Obviously it isn't all you should do, but being downtrodden and depressed will make it harder to make friends, make it harder to bother doing anything productive, and it is possible you could burn-out from lack of emotional fuel. So if you really want to get out of your bad head-space, you need to pretend that you are, even if you are the only one that doesn't believe it. If you put pretending to be happy first, you'll be more likely to make good first impressions, you'll be productive (maybe get a hands-on hobby), and eventually, one day, you'll realise that you are actually enjoying all these little things (ad that day may be a week from now, a month or a year .... maybe more, but the point is to try, because you don't get out of downward spirals by turning off your engines and letting gravity take over.
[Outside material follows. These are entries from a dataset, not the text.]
File: config.mk
export PLATFORM = sky130hd
export DESIGN_NAME = csn1_lh_bit_writer
export DESIGN_NICKNAME = d
export VERILOG_FILES = /design/src/hw/rtl/csn1lh_pkg.sv /design/src/hw/rtl/csn1_lh_bit_writer.sv /design/src/hw/rtl/csn1lh_ram.sv /design/src/hw/rtl/csn1lh_ctrl.sv /design/src/hw/rtl/csn1lh_dp.sv
export SDC_FILE = /design/constraint.sdc
export NUM_CORES = 1
export LEC_CHECK = 0
export BUFFER_PORTS_ARGS = -buffer_cell sky130_fd_sc_hd__buf_4
export CAP_MARGIN = 20
export CORE_UTILIZATION = 58
export CTS_BUF_LIST = sky130_fd_sc_hd__clkbuf_2
export DETAILED_ROUTE_END_ITERATION = 16
export PLACE_DENSITY = 0.82
export SLEW_MARGIN = 20
export SYNTH_ARGS = -nofsm -noshare
export SYNTH_HDL_FRONTEND = slang
export SYNTH_SLANG_ARGS = --single-unit
File: constraint.sdc
create_clock -name clk -period 5.6 [get_ports clk]
set_input_delay 1.12 -clock clk [delete_from_list [all_inputs] [get_ports clk]]
set_output_delay 1.12 -clock clk [all_outputs]
set_load 0.05 [all_outputs]
$ cat src/hdl/fmtt_pkg.sv
// ----------------------------------------------------------------------------
// Fractional millisecond tick timer package
// Shared widths, register indexes, reset values and the structs that
// travel between the timer's pipeline stages.
// ----------------------------------------------------------------------------
package fmtt_pkg;

  // Configuration port
  localparam int CFG_IDX_W  = 2;
  localparam int CFG_DATA_W = 32;

  localparam logic [CFG_IDX_W-1:0] REG_ENABLE   = 2'd0;
  localparam logic [CFG_IDX_W-1:0] REG_CYCLES   = 2'd1;
  localparam logic [CFG_IDX_W-1:0] REG_FRACTION = 2'd2;
  localparam logic [CFG_IDX_W-1:0] REG_SCALE    = 2'd3;

  // Field widths
  localparam int CPM_W       = 24;
  localparam int FRAC_W      = 10;
  localparam int SCALE_W     = 32;
  localparam int TOTAL_W     = 64;
  localparam int ELAPSED_W   = 32;
  localparam int SCALE_SHIFT = 22;
  localparam int INTERP_W    = ELAPSED_W - SCALE_SHIFT;

  // Stream widths
  localparam int IN_TDATA_W  = 8;
  localparam int OUT_TDATA_W = 136;

  // Arithmetic constants
  localparam logic [TOTAL_W-1:0] MS_US      = 64'd1000;
  localparam logic [FRAC_W:0]    FRAC_LIMIT = 11'd1000;
  localparam logic [FRAC_W-1:0]  FRAC_MAX   = 10'd999;

  // Register reset values
  localparam logic [CPM_W-1:0]   CPM_RESET   = 24'd1000;
  localparam logic [SCALE_W-1:0] SCALE_RESET = 32'd4194304;

  typedef struct packed {
    logic               enable;
    logic [CPM_W-1:0]   cycles_per_ms;
    logic [FRAC_W-1:0]  ms_fraction;
    logic [SCALE_W-1:0] us_scale;
  } cfg_t;

  // Result of one step as left in the state stage.
  typedef struct packed {
    logic [TOTAL_W-1:0]   ms_total;
    logic [TOTAL_W-1:0]   us_total;
    logic [ELAPSED_W-1:0] elapsed;
    logic                 ms_event;
  } snap_t;

endpackage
OT: As for an example. When I started uni, it was such a radical shift from high school, and most of my friends were at other unis, or TAFEs, or had jobs, and most of my classes were so big that it was hard to make new friends. I slumped, and I slumped hard. This semester, I put myself out there, pretended to know what I was doing (socially and academically), and you know what? It worked! I've made 10 new friends, I'm going to all my classes, I'm generally happy, and while I still may be a teenager dealing with the emotional side of his hormones, I'm doing loads better than I was last semester, and it is all because even though I was (and am) unsure, worried, over-whelmed, a little scared, and more than a little insecure at times, I pulled my finger out, said "Screw feeling this way" and made myself appear like I was the man I wanted myself to be, even if I'm not there yet.